Zij trekken zich iets aan in een tijd waarin men vaak zegt :”Waar dat gij u mee bezighoudt!”
In plaats van kritiek te geven op van alles en nog wat, doen zij iets om te werken aan verbetering.
En waarom doen wij het? Omdat we de mensen graag zien, warmte willen zijn voor anderen in een kouder wordende samenleving. Dat is voor ons een antwoord van zaligheid toewensen en bereiden voor onze medemens.
Waar met vrijwilligers wordt gewerkt is er altijd een eigen dynamiek, een eigen sfeer. Toen ik nadacht over zovele vrijwilligers kwam ik tot de volgende samenvatting :
Vrijwilligers hebben altijd tijd, ze maken tijd. Dit is het antwoord op wat ik vaak hoor :”Ik zou wel willen, maar ik heb daar geen tijd voor”. Vrijwilligers antwoorden zo vaak ‘ja’ en ‘Ik ga zien wat ik kan doen’. Het is je eigen tijd weggeven om er te zijn voor anderen. Me-time ontbreekt vaak in hun agenda.
Vrijwilligers weten altijd raad. Wanneer je iets bedenkt vinden zij direct actieplannen. Wanneer een klus moet gebeuren kennen zij wel altijd iemand aan wie ze iets mogen vragen. Zij hebben zoveel kennissen. Zij hebben kennissen met camionettes, met aanhangwagens, met vindingrijkheid om aan een klein prijsje iets te realiseren.

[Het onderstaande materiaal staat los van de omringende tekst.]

[src/rtl/pdc_gate_edge.sv]
// Samples the gate on count-enable cycles and flags a low-to-high change.
module pdc_gate_edge (
    input  logic clk,
    input  logic rst_n,
    input  logic tick_i,
    input  logic gate_i,
    output logic rise_o
);
    logic prev_d, prev_q;

    always_comb begin
        prev_d = tick_i ? gate_i : prev_q;
    end

    always_ff @(posedge clk or negedge rst_n) begin
        if (!rst_n) begin
            prev_q <= 1'b0;
        end else begin
            prev_q <= prev_d;
        end
    end

    assign rise_o = tick_i & gate_i & ~prev_q;
endmodule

Vrijwilligers zijn altijd creatief: zij kunnen met eenvoudig bloempje, met ‘en twat van niet’ een geschenkje maken. Ze zoeken naar een gepast kaartje of gaan gewoon met een bezoekje mensen opkrikken. Want zo zeggen zij terecht: ”’t Is de geste die telt !”
Vrijwilligers kijken op geen uur. Zo vaak hoor ik zeggen: ze gaan thuis weer zeggen dat ik weerom vergeten ben hoe laat het is. Ja, als je niet betaald wordt in euro’s worden geen uren geteld. Het is gratis, belangeloos en voor niets werken…

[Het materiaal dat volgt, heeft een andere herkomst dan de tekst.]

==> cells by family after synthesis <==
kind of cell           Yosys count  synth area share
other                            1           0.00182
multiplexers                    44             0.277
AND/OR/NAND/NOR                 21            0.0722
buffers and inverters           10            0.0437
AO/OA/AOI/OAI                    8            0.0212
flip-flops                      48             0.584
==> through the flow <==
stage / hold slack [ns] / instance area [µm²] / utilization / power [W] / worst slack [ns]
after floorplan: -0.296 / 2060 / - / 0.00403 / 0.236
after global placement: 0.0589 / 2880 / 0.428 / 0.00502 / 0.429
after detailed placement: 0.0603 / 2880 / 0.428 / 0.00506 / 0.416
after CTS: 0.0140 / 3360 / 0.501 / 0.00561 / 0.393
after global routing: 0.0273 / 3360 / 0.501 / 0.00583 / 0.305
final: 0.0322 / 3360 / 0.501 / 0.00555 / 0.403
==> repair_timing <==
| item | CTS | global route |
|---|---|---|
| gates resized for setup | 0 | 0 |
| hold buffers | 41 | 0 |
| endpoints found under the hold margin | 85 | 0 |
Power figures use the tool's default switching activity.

Vrijwilligers vind je zo vaak bereid om handen vuil te maken. Je vindt ze aan de afwas, bij het opruimen van de zaal, bij het wegdoen van vuilniszakken en de glasscherven die vaak blijven staan. Ik vergeet nooit het beeld van een zuster die bij de bedevaart naar Banneux elk avond de toiletten aan schuren was…
Vrijwilligers zijn slechte spaarders, want ze doen zoveel voor niets... geen kilometers aanrekenen en zo vaak betalen zij uit eigen portemonnee voor allerlei kleinigheden. Ze kijken niet op de laatste euro. Veeleer zijn zij erop uit te zorgen dat wat zij ondernemen anderen gelukkig maakt. Ze scheuren zo vaak hun broek aan hun ondernemingskracht.

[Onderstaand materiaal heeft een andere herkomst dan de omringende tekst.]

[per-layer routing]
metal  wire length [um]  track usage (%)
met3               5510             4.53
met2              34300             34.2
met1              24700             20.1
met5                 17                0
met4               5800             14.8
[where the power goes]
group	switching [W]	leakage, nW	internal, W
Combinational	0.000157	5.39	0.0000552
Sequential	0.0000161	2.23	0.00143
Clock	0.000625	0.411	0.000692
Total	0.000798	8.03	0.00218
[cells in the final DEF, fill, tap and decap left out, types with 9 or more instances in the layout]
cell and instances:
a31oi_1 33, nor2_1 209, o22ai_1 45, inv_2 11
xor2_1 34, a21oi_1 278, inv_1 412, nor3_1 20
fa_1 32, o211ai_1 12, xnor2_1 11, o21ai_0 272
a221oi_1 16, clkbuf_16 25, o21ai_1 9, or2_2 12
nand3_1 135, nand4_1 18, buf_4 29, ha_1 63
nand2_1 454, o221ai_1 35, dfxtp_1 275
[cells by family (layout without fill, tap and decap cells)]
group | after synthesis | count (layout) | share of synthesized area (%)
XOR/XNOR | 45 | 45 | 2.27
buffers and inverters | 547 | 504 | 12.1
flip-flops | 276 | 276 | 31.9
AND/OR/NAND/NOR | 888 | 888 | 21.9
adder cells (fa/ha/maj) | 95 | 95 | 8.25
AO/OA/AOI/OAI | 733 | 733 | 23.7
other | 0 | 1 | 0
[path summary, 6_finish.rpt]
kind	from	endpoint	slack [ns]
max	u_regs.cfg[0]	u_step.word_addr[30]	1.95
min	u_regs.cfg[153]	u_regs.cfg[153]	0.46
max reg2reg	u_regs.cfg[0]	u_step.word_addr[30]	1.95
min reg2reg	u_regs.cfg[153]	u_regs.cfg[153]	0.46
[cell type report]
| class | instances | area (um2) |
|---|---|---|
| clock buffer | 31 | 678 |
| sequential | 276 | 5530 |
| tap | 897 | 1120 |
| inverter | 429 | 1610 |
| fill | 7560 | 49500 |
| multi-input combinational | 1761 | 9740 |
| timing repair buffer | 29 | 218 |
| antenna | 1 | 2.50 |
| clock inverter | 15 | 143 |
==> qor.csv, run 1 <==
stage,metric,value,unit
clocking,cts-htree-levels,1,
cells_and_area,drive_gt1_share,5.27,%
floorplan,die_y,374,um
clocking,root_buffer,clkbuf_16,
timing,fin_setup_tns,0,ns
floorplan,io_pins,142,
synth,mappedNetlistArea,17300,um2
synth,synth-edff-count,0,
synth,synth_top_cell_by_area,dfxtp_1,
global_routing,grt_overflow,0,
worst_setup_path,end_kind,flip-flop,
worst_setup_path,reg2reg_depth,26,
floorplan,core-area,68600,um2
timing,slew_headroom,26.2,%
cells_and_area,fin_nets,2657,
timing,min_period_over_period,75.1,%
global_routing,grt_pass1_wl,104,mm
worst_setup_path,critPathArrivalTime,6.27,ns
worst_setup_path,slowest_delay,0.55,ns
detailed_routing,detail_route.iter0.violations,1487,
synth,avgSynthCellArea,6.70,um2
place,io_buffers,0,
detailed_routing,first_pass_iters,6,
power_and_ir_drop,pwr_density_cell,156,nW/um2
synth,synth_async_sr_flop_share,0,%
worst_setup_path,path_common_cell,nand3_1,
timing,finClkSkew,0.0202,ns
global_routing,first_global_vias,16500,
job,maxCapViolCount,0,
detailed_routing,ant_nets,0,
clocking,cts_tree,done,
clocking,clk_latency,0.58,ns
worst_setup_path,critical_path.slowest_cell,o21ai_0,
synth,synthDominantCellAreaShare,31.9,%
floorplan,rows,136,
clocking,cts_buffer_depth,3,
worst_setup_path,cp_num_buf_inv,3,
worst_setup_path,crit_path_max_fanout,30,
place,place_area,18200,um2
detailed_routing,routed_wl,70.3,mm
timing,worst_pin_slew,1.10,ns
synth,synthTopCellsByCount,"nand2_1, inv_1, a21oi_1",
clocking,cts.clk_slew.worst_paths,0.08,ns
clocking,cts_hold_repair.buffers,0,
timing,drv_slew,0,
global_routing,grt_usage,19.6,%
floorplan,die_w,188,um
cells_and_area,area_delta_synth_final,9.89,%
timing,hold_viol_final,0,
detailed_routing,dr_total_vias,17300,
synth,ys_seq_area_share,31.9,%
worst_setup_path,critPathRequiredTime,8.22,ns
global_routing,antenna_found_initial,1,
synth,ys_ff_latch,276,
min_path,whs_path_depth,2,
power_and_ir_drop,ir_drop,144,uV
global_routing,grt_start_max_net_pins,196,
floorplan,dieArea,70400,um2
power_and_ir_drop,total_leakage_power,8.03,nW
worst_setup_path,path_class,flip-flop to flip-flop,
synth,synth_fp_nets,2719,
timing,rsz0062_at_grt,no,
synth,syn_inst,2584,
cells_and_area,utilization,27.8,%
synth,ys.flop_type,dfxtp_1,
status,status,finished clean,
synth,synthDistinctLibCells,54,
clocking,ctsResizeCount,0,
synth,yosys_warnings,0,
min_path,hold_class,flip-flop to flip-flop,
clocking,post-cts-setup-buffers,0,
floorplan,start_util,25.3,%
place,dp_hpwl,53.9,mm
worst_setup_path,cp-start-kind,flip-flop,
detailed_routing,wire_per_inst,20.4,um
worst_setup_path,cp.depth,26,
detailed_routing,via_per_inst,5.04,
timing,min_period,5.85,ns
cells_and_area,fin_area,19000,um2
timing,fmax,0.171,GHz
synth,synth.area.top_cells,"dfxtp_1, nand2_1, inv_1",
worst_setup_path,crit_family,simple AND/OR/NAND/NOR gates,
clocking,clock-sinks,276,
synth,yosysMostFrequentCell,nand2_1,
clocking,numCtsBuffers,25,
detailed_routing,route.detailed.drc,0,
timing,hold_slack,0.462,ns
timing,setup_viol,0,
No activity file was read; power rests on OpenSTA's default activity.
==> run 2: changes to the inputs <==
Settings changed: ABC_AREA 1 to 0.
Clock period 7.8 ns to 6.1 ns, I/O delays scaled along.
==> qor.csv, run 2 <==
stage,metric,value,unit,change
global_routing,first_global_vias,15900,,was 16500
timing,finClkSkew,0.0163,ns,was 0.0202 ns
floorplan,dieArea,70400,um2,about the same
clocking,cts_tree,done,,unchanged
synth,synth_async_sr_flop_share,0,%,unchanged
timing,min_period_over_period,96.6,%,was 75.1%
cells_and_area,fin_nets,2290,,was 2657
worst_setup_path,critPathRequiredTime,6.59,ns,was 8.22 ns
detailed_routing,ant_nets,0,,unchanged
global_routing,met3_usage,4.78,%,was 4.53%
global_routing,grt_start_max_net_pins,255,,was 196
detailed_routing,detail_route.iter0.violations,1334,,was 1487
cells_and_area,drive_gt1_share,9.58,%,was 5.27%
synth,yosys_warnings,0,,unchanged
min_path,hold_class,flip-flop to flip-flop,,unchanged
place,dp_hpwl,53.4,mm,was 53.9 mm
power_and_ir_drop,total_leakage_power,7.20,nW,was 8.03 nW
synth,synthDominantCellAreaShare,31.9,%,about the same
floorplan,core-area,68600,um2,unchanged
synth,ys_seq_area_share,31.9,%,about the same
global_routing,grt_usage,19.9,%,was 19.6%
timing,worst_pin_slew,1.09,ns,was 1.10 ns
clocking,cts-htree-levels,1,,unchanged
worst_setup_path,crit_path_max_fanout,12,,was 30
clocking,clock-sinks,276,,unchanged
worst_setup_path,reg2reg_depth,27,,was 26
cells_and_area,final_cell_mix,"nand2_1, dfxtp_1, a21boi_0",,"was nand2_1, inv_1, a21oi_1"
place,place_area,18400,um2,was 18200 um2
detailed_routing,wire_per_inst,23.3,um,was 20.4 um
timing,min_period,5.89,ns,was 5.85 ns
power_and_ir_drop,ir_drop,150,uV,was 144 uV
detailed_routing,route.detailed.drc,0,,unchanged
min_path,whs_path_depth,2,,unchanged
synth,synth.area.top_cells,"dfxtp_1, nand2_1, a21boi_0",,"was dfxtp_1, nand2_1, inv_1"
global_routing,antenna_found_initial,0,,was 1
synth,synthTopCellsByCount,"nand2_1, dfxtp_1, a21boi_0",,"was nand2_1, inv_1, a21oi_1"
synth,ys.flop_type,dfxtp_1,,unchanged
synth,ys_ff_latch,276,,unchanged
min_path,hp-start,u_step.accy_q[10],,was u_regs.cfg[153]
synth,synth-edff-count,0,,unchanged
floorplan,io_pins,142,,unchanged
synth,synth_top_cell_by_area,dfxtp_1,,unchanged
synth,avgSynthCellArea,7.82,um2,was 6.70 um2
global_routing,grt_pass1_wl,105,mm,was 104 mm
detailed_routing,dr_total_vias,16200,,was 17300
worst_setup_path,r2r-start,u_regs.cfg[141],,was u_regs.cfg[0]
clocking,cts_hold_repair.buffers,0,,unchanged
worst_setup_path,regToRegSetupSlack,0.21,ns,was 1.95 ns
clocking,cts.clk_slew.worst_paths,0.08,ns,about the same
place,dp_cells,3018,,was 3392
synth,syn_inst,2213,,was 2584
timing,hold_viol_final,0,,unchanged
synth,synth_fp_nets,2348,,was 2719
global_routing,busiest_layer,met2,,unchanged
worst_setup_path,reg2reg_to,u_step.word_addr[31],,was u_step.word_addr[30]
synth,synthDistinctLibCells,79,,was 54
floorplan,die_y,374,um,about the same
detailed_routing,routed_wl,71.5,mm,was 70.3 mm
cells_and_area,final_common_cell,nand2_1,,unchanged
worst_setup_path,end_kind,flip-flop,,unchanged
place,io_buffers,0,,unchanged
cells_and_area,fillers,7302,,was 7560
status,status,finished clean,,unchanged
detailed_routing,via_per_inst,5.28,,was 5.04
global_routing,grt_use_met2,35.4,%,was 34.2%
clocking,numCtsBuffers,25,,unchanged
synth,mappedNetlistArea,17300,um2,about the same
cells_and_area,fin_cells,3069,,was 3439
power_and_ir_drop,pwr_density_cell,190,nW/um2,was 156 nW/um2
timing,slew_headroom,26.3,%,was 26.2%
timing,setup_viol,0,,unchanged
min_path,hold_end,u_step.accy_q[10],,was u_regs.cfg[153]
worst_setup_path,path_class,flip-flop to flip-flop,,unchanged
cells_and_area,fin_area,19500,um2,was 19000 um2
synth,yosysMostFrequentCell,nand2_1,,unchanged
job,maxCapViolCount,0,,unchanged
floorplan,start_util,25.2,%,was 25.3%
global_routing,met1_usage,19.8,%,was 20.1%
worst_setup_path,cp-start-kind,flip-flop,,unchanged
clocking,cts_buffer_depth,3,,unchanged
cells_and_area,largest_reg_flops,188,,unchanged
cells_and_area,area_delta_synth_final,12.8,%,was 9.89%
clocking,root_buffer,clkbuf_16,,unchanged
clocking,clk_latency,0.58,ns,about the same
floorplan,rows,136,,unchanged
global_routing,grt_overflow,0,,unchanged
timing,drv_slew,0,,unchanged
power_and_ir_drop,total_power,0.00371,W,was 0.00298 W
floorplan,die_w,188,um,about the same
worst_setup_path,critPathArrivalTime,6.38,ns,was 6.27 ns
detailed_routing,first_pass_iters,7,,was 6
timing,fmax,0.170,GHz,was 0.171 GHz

Vrijwilligers hebben een uithoudingsvermogen om U tegen te zeggen. Ze zijn het wel eens moe maar doen ’s anderendaags weer verder. Ze zeggen wel eens: "’t Is nu eens aan de anderen maar toch nemen ze zelf weerom de draad op.” De microbe zit in hen en ze kunnen het niet laten. Het is sterker dan hun zelf.
Vrijwilliger zijn is eigenlijk een roeping waarbij men zich met zijn mogelijkheden engageert zonder al te veel vragen te stellen. Men begint eraan… we gaan wel zien.. we gaan het doen gaan… Het is ons geloof dat God in elk mensenhart de kracht heeft gelegd om veel goeds te doen. Aan ons is het om te willen die kracht aan te wenden om naar het woord van Paulus ‘medewerkers te worden aan de vreugde van anderen’ (2 Kor. 1:24).